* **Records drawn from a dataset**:
◇ ◇ ◇ ◇ ◇ ◇ ◇

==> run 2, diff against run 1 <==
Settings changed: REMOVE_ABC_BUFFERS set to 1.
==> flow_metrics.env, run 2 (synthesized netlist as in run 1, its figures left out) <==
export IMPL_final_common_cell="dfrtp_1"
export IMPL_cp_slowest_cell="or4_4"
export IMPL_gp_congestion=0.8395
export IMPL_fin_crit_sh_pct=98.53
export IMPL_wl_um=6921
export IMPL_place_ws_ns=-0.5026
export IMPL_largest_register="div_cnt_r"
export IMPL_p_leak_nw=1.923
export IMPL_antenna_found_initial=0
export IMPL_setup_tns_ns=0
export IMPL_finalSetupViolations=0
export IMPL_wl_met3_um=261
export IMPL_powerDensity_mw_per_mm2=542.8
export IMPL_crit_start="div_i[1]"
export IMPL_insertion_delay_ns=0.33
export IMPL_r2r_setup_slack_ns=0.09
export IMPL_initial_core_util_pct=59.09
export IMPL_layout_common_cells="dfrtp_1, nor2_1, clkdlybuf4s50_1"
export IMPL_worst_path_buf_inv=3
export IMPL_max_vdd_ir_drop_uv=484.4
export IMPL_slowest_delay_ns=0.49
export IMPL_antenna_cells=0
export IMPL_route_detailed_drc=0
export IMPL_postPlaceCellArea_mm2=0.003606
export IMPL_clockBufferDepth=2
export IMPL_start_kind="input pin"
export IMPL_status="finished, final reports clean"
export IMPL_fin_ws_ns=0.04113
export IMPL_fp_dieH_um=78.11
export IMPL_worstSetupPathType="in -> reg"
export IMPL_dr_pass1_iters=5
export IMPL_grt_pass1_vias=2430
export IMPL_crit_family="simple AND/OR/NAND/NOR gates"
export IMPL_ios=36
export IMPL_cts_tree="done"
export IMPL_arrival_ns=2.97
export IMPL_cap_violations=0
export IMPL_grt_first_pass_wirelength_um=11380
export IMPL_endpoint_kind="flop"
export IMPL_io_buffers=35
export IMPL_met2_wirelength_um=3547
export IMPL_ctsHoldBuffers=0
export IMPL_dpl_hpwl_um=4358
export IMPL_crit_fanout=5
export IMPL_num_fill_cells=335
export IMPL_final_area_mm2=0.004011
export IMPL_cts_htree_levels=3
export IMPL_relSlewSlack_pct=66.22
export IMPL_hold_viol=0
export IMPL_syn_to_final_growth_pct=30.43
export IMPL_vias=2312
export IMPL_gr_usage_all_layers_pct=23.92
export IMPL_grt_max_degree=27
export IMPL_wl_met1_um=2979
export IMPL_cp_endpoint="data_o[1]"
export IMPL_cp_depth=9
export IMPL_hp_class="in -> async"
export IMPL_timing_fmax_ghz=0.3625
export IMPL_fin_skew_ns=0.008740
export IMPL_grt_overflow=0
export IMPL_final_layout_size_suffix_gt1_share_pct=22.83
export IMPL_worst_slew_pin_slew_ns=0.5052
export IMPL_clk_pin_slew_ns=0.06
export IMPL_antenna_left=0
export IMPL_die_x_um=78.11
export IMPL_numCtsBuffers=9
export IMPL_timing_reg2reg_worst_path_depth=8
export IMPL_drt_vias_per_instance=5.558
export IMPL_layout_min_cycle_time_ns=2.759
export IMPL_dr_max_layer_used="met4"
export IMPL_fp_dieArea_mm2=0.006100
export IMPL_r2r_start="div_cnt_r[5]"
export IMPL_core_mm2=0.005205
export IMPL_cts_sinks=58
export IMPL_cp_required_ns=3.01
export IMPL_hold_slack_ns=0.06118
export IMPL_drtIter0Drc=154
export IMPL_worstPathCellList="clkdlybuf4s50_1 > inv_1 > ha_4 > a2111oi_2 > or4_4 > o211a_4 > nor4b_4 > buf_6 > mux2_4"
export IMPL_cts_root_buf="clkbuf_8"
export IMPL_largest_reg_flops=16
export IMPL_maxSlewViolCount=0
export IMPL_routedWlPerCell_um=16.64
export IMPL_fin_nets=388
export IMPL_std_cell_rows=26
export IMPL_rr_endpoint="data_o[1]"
==> config.mk <==
export PLATFORM = sky130hd
export DESIGN_NAME = iob_dma_read_axi2axis_mb_flat
export DESIGN_NICKNAME = d
export VERILOG_FILES = /design/src/rtl/iob_dma_read_axi2axis_mb_if.sv /design/src/rtl/iob_dma_read_axi2axis_mb.sv /design/src/flat_wrapper.sv
export SDC_FILE = /design/constraint.sdc
export NUM_CORES = 1
export LEC_CHECK = 0
export CAP_MARGIN = 20
export CORE_MARGIN = 2
export CORE_UTILIZATION = 53
export CTS_CLUSTER_SIZE = 30
export DETAILED_ROUTE_END_ITERATION = 7
export GPL_ROUTABILITY_DRIVEN = 0
export PLACE_DENSITY = 0.9
export SETUP_SLACK_MARGIN = 0.5
export SLEW_MARGIN = 5
export SYNTH_ARGS = -nofsm -noshare
export SYNTH_HDL_FRONTEND = slang
export SYNTH_SLANG_ARGS = --single-unit
==> constraint.sdc <==
create_clock -name clk_i -period 6.03 [get_ports clk_i]
set_input_delay 1.809 -clock clk_i [delete_from_list [all_inputs] [get_ports clk_i]]
set_output_delay 1.809 -clock clk_i [all_outputs]
set_load 0.005 [all_outputs]
`src/rtl/dmac_pkg.sv`:
```
// ============================================================================
// dmac_pkg : register map, identification constant and STAT bit positions
// Rev 1.0
// ============================================================================
`default_nettype none

package dmac_pkg;

  localparam logic [11:0] VER_OFF  = 12'h000;
  localparam logic [11:0] SRC_OFF  = 12'h100;
  localparam logic [11:0] DST_OFF  = 12'h104;
  localparam logic [11:0] LEN_OFF  = 12'h108;
  localparam logic [11:0] CMD_OFF  = 12'h10C;
  localparam logic [11:0] STAT_OFF = 12'h110;

  localparam logic [31:0] VER_VALUE = 32'h0001_2024;

  localparam int STAT_BUSY_BIT = 0;
  localparam int STAT_DONE_BIT = 1;
  localparam int CMD_START_BIT = 0;

  typedef enum logic [2:0] {
    REG_VER  = 3'd0,
    REG_SRC  = 3'd1,
    REG_DST  = 3'd2,
    REG_LEN  = 3'd3,
    REG_CMD  = 3'd4,
    REG_STAT = 3'd5,
    REG_NONE = 3'd6
  } reg_sel_e;

  // Word-address decode; byte-lane bits never reach this function.
  function automatic reg_sel_e decode_reg(input logic [9:0] word);
    reg_sel_e sel;
    sel = REG_NONE;
    if (word == VER_OFF[11:2])  sel = REG_VER;
    if (word == SRC_OFF[11:2])  sel = REG_SRC;
    if (word == DST_OFF[11:2])  sel = REG_DST;
    if (word == LEN_OFF[11:2])  sel = REG_LEN;
    if (word == CMD_OFF[11:2])  sel = REG_CMD;
    if (word == STAT_OFF[11:2]) sel = REG_STAT;
    return sel;
  endfunction

endpackage

`default_nettype wire

```
`src/rtl/dmac_cfg_apb.sv`:
```
// ============================================================================
// dmac_cfg_apb : APB configuration slave for the DMA engine (one wait state)
// Rev 1.0
// ============================================================================
`default_nettype none

module dmac_cfg_apb
  import dmac_pkg::*;
(
  input  logic        clk,
  input  logic        rst,
  input  logic        psel_i,
  input  logic        penable_i,
  input  logic        pwrite_i,
  input  logic [11:0] paddr_i,
  input  logic [31:0] pwdata_i,
  output logic        pready_o,
  output logic [31:0] prdata_o,
  output logic        pslverr_o,
  output logic [31:0] src_addr_o,
  output logic [31:0] dst_addr_o,
  output logic [15:0] byte_len_o,
  output logic        start_o,
  input  logic        done_i
);

  logic        pready_q, pslverr_q, armed_q;
  logic [31:0] prdata_q;
  logic [31:0] src_q, src_d, dst_q, dst_d;
  logic [15:0] len_q, len_d;
  logic        busy_q, busy_d, done_q, done_d, start_q, start_d;

  reg_sel_e    sel;
  logic        err;
  logic [31:0] rdata;
  logic        wait_edge;
  logic        commit;
  logic        unused_ok;

  assign unused_ok = &{1'b0, paddr_i[1:0]};

  always_comb begin
    sel   = decode_reg(paddr_i[11:2]);
    err   = (sel == REG_NONE) | (pwrite_i & (sel == REG_VER)) | (~pwrite_i & (sel == REG_CMD));
    rdata = '0;
    case (sel)
      REG_VER:  rdata = VER_VALUE;
      REG_SRC:  rdata = src_q;
      REG_DST:  rdata = dst_q;
      REG_LEN:  rdata = {16'h0000, len_q};
      REG_STAT: begin
        rdata[STAT_BUSY_BIT] = busy_q;
        rdata[STAT_DONE_BIT] = done_q;
      end
      default:  rdata = '0;
    endcase
  end

  // armed_q demands a fresh setup phase, so a transfer cut short by reset never resumes.
  assign wait_edge = psel_i & penable_i & ~pready_q & armed_q;
  assign commit    = psel_i & penable_i & pwrite_i & pready_q & ~err;

  always_ff @(posedge clk) begin
    if (rst) begin
      pready_q  <= 1'b0;
      prdata_q  <= '0;
      pslverr_q <= 1'b0;
      armed_q   <= 1'b0;
    end else begin
      pready_q  <= wait_edge;
      prdata_q  <= (wait_edge & ~err) ? rdata : '0;
      pslverr_q <= wait_edge & err;
      if (psel_i & ~penable_i) armed_q <= 1'b1;
      else if (pready_q)       armed_q <= 1'b0;
    end
  end

  always_comb begin
    src_d   = src_q;
    dst_d   = dst_q;
    len_d   = len_q;
    busy_d  = busy_q;
    done_d  = done_q;
    start_d = 1'b0;
    if (commit) begin
      case (sel)
        REG_SRC:  if (!busy_q) src_d = pwdata_i;
        REG_DST:  if (!busy_q) dst_d = pwdata_i;
        REG_LEN:  if (!busy_q) len_d = pwdata_i[15:0];
        REG_CMD:  if (pwdata_i[CMD_START_BIT] && !busy_q && (len_q != 16'h0000)) start_d = 1'b1;
        REG_STAT: if (pwdata_i[STAT_DONE_BIT]) done_d = 1'b0;
        default:  ;
      endcase
    end
    // Completion overrides a same-cycle W1C; the start guard already saw pre-edge busy.
    if (done_i) begin
      done_d = 1'b1;
      busy_d = 1'b0;
    end
    if (start_d) busy_d = 1'b1;
  end

  always_ff @(posedge clk) begin
    if (rst) begin
      src_q   <= '0;
      dst_q   <= '0;
      len_q   <= '0;
      busy_q  <= 1'b0;
      done_q  <= 1'b0;
      start_q <= 1'b0;
    end else begin
      src_q   <= src_d;
      dst_q   <= dst_d;
      len_q   <= len_d;
      busy_q  <= busy_d;
      done_q  <= done_d;
      start_q <= start_d;
    end
  end

  assign pready_o   = pready_q;
  assign prdata_o   = prdata_q;
  assign pslverr_o  = pslverr_q;
  assign src_addr_o = src_q;
  assign dst_addr_o = dst_q;
  assign byte_len_o = len_q;
  assign start_o    = start_q;

endmodule

`default_nettype wire

```
<file path="config.mk">
export PLATFORM = sky130hd
export DESIGN_NAME = collector_uart
export DESIGN_NICKNAME = d
export VERILOG_FILES = /design/src/rtl/collector_uart.sv
export SDC_FILE = /design/constraint.sdc
export NUM_CORES = 1
export LEC_CHECK = 0
export CORE_MARGIN = 2
export CORE_UTILIZATION = 60
export CTS_CLUSTER_DIAMETER = 30
export DETAILED_ROUTE_END_ITERATION = 8
export DONT_BUFFER_PORTS = 1
export HOLD_SLACK_MARGIN = 0.05
export PLACE_DENSITY = 0.82
export SETUP_SLACK_MARGIN = 0.5
export SKIP_LAST_GASP = 1
export SYNTH_ARGS = -nofsm -noshare
export SYNTH_HDL_FRONTEND = slang
export SYNTH_SLANG_ARGS = --single-unit
</file>
<file path="constraint.sdc">
create_clock -name i_clk -period 8.07 [get_ports i_clk]
set_clock_uncertainty 0.1 [all_clocks]
set_input_delay 0.807 -clock i_clk [delete_from_list [all_inputs] [get_ports i_clk]]
set_output_delay 0.807 -clock i_clk [all_outputs]
set_load 0.05 [all_outputs]
</file>
<file path="src/rtl/collector_uart.sv">
// 8N1 UART receiver with a one-entry AXI-stream-style output register.
// Samples mid-bit from a 2-flop synchronised line; flags overruns and bad stop bits.
module collector_uart #(
  parameter int unsigned clk_freq_hz = 25_000_000,
  parameter int unsigned baud_rate   = 57600
) (
  input  logic       i_clk,
  input  logic       i_rst_n,
  input  logic       i_uart_rx,
  output logic [7:0] o_tdata,
  output logic       o_tvalid,
  input  logic       i_tready,
  output logic       o_overrun,
  output logic       o_frame_err
);

  localparam int unsigned CLKS  = clk_freq_hz / baud_rate;
  localparam int unsigned CW    = (CLKS > 2) ? $clog2(CLKS) : 1;
  localparam int unsigned HALF  = CLKS / 2 - 1;
  localparam int unsigned FULL  = CLKS - 1;
  localparam int unsigned DBITS = 8;
  localparam int unsigned BW    = $clog2(DBITS);

  typedef enum logic [2:0] {
    S_IDLE,
    S_START,
    S_DATA,
    S_STOP,
    S_WAIT_IDLE
  } state_t;

  state_t            state_q, state_d;
  logic              rx_meta, rx_s;
  logic [CW-1:0]     cnt_q, cnt_d;
  logic [BW-1:0]     bit_q, bit_d;
  logic [DBITS-1:0]  shift_q, shift_d;
  logic [DBITS-1:0]  tdata_d;
  logic              tvalid_d;
  logic              overrun_d;
  logic              frame_err_d;
  logic              expire_c;

  // Line is idle high, so the synchroniser resets to 1 to avoid a false start.
  always_ff @(posedge i_clk or negedge i_rst_n) begin
    if (!i_rst_n) begin
      rx_meta <= 1'b1;
      rx_s    <= 1'b1;
    end else begin
      rx_meta <= i_uart_rx;
      rx_s    <= rx_meta;
    end
  end

  assign expire_c = (cnt_q == '0);

  always_ff @(posedge i_clk or negedge i_rst_n) begin
    if (!i_rst_n) begin
      state_q     <= S_IDLE;
      cnt_q       <= '0;
      bit_q       <= '0;
      shift_q     <= '0;
      o_tdata     <= '0;
      o_tvalid    <= 1'b0;
      o_overrun   <= 1'b0;
      o_frame_err <= 1'b0;
    end else begin
      state_q     <= state_d;
      cnt_q       <= cnt_d;
      bit_q       <= bit_d;
      shift_q     <= shift_d;
      o_tdata     <= tdata_d;
      o_tvalid    <= tvalid_d;
      o_overrun   <= overrun_d;
      o_frame_err <= frame_err_d;
    end
  end

  // Next-state, baud timing and output-register update.
  always_comb begin
    state_d     = state_q;
    cnt_d       = expire_c ? cnt_q : cnt_q - CW'(1);
    bit_d       = bit_q;
    shift_d     = shift_q;
    tdata_d     = o_tdata;
    tvalid_d    = o_tvalid && !i_tready;
    overrun_d   = 1'b0;
    frame_err_d = 1'b0;

    unique case (state_q)
      S_IDLE: begin
        if (!rx_s) begin
          cnt_d   = CW'(HALF);
          state_d = S_START;
        end
      end
      S_START: begin
        if (expire_c) begin
          if (!rx_s) begin
            cnt_d   = CW'(FULL);
            bit_d   = '0;
            state_d = S_DATA;
          end else begin
            state_d = S_IDLE;
          end
        end
      end
      S_DATA: begin
        if (expire_c) begin
          shift_d = {rx_s, shift_q[DBITS-1:1]};
          cnt_d   = CW'(FULL);
          bit_d   = BW'(bit_q + BW'(1));
          if (bit_q == BW'(DBITS - 1)) begin
            state_d = S_STOP;
          end
        end
      end
      S_STOP: begin
        // Leave at mid stop bit so a back-to-back start edge is not missed.
        if (expire_c) begin
          if (rx_s) begin
            if (!o_tvalid || i_tready) begin
              tdata_d  = shift_q;
              tvalid_d = 1'b1;
            end else begin
              overrun_d = 1'b1;
            end
            state_d = S_IDLE;
          end else begin
            frame_err_d = 1'b1;
            state_d     = S_WAIT_IDLE;
          end
        end
      end
      S_WAIT_IDLE: begin
        if (rx_s) begin
          state_d = S_IDLE;
        end
      end
      default: begin
        state_d = S_IDLE;
      end
    endcase
  end

endmodule

</file>
==> key figures <==
Status
  – Status: completed

STA
  – Max frequency: 0.330 GHz
  – Endpoints failing hold: 0
  – Final worst slack: 5040 ps
  – Period utilization: 0.375
  – Rel. slew slack: 0.413
  – Final Slew Violations: 0
  – Tightest Pin Transition: 877 ps
  – Setup_tns: 0 ps
  – Crit path time final: 3030 ps
  – RSZ-0062 raised after global routing: false
  – Setup violations, final: 0

Place
  – Dpl cells: 158
  – Port Buf Inserts: 0
  – Final Wtd Congestion: 0.798
  – Hpwl dp: 2110 um
  – Post-DP Area: 0.00168 mm2
  – Pre-CTS WS: 5060 ps

Route
  – Routed vias: 1056
  – Residual DRC: 0
  – DRT antenna net count: 0
  – Via density: 6.32
  – Initial DRC Count: 44
  – Met2 WL: 1550 um
  – Met3 wire len: 143 um
  – Drt first pass iters: 4
  – DR top layer: met4
  – DR WL/cell: 18.0 um
  – Total Wirelength: 3000 um
  – Wl on met1: 1240 um

Worst setup path
  – Worst Path Max Fanout: 11
  – Arrival time worst endpoint: 3150 ps
  – WP data required: 8200 ps
  – Crit-path max cell delay: 750 ps
  – CP Buf/Inv Count: 2
  – Critical-path cell list: inv_1 -> ha_1 -> or3b_2 -> nor3_4 -> inv_4 -> nor4b_4 -> mux2_2
  – Slowest CP cell: nor4b_4
  – CP Class: reg2reg
  – Crit end category: flop
  – Crit start category: flop
  – CP top delay family: simple AND/OR/NAND/NOR gates

Die
  – Core Area: 0.00271 mm2
  – IO Pins: 15
  – Die width: 56.7 um
  – Num rows: 19
  – Die area: 0.00322 mm2
  – Initial Util: 0.616
  – Die span in y: 56.7 um

Clock network
  – Cts bufs inserted: 5
  – Clock sinks: 36
  – Post-CTS setup buffer count: 0
  – Clock Path Buffers: 2
  – CTS tree: built
  – Clock root buffer: clkbuf_4
  – Post-CTS Resized: 0
  – Worst-path clk slew: 100 ps
  – CTS Hold Bufs: 1
  – Worst skew pair latency: 330 ps
  – H-Tree Depth: 2

GRT
  – Gr usage total: 0.213
  – First-pass GRT wire length: 5100 um
  – Congestion Overflow GR: 0
  – Largest net degree at the start of global routing: 35
  – Vias in the first global route: 1155
  – Initial antenna violation count: 0

Logic synthesis
  – Post-Synthesis Cell Area: 0.00167 mm2
  – Synth top area cells: dfrtp_1, mux2_2, mux2_4, dfstp_2, ha_1
  – Sequential fraction of the synthesis area: 0.541
  – Syn. warnings: 0
  – Top_reg_cell synth: dfrtp_1
  – Cells after Synth: 132
  – Most common cell in the netlist: dfrtp_1
  – Synth top area share: 0.510
  – EDFF count, synth: 0
  – Post-Syn Nets: 140
  – Synth area leader: dfrtp_1
  – Unique masters post-synth: 42
  – Post-synth ARST share: 1.00
  – Synth top cells by count: dfrtp_1, mux2_2, nor2_1, mux2_4
  – Synthesized area per cell: 12.6 um2
  – Post-synthesis register bit count: 36

Finish
  – Design area: 0.00176 mm2
  – Fillers: 216
  – Area Overhead vs Synth: 5.47%
  – Multi-input combinational cell area: 722 um2
  – Nets: 143
  – Share of layout cells above drive strength 1: 0.257
  – Layout Cells excl Fill: 167
  – Diodes inserted: 0
  – FF+latch area: 903 um2

Power and ir drop
  – PwrDens: 162 mW/mm2
  – LEAKAGE: 0.803 nW
  – Max rail drop VDD: 0.152 mV

Min path
  – Hold WC Path Type: in2async

Job
  – Max cap viols: 0
[cell type report]
cell class / count / share of cell area
repair buffers: 1 / 0.0114
flip-flops and latches: 36 / 0.513
clock buffers: 8 / 0.0334
well taps: 31 / 0.0220
inverters: 4 / 0.00995
multi-input cells: 87 / 0.410
[kinds of logic after synthesis]
| group | synth area share |
|---|---|
| flops | 0.541 |
| fa+ha+maj | 0.0300 |
| buf+inv | 0.0262 |
| simple gates | 0.159 |
| compound gates | 0.102 |
| mux | 0.136 |
| xor+xnor | 0.00525 |
[worst reg2reg max path, cell delays in order, from the launching register on]
cell     delay, ps
dfrtp_1        440
inv_1           80
ha_1           190
or3b_2         520
nor3_4         320
inv_4          110
nor4b_4        750
mux2_2         410
[sequential cells by signal, summed over array words and instances (netlist names)]
signal / count
o_frame_err: 1
bit_q: 3
o_overrun: 1
rx_meta: 1
o_tdata: 8
cnt_q: 9
o_tvalid: 1
shift_q: 8
rx_s: 1
state_q: 3
[per-stage QoR]
step	power (mW)	utilization	hold slack, ps
after CTS	0.289	0.650	181
after floorplan	0.186	-	245
after global placement	0.186	0.620	247
final	0.286	0.650	179
after detailed placement	0.186	0.620	248
after global routing	0.299	0.650	164
[final timing paths]
kind	startpoint	end	slack, ps	cells past startpoint
hold / removal	i_rst_n	cnt_q[1]$_DFF_PN0_	180	1
setup / recovery	cnt_q[0]$_DFF_PN0_	shift_q[2]$_DFFE_PN0P_	5040	7
max in group asynchronous	i_rst_n	shift_q[0]$_DFFE_PN0P_	7510	1
setup reg to reg	cnt_q[0]$_DFF_PN0_	shift_q[2]$_DFFE_PN0P_	5040	7
hold reg to reg	rx_meta$_DFF_PN1_	rx_s$_DFF_PN1_	270	0
min in group i_clk	rx_meta$_DFF_PN1_	rx_s$_DFF_PN1_	270	0
[routing by layer]
metal  track usage  vias to the layer above
met5             0                        -
met4        0.0930                        0
met3        0.0945                        7
met2         0.359                       27
met1         0.231                      529
li1              -                      493
[power breakdown]
part	internal, mW	leakage [nW]	switching (mW)
combinational	0.00148	0.293	0.00342
clock	0.0430	0.0326	0.0561
sequential	0.181	0.478	0.000785
[layout by cell type, fill, tap and decap left out, types with 4 or more instances in the layout]
cell type | synthesis | final
clkbuf_4 | 0 | 5
dfrtp_1 | 34 | 34
ha_1 | 4 | 4
mux2_2 | 10 | 10
mux2_4 | 7 | 7
nand2_1 | 5 | 5
nor2_1 | 9 | 9
o21ai_0 | 5 | 5
o31ai_1 | 4 | 4
Note: power is estimated with default switching activity, not from simulation.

◇ ◇ ◇ ◇ ◇ ◇ ◇

* **WORK ITEM**: Your answer should consist solely of the lines above from the line with "export IMPL_cts_sinks=58" to the line with "export IMPL_std_cell_rows=26", both included, reproduced exactly.

* **ANSWER TO THE PROBLEM**:
export IMPL_cts_sinks=58
export IMPL_cp_required_ns=3.01
export IMPL_hold_slack_ns=0.06118
export IMPL_drtIter0Drc=154
export IMPL_worstPathCellList="clkdlybuf4s50_1 > inv_1 > ha_4 > a2111oi_2 > or4_4 > o211a_4 > nor4b_4 > buf_6 > mux2_4"
export IMPL_cts_root_buf="clkbuf_8"
export IMPL_largest_reg_flops=16
export IMPL_maxSlewViolCount=0
export IMPL_routedWlPerCell_um=16.64
export IMPL_fin_nets=388
export IMPL_std_cell_rows=26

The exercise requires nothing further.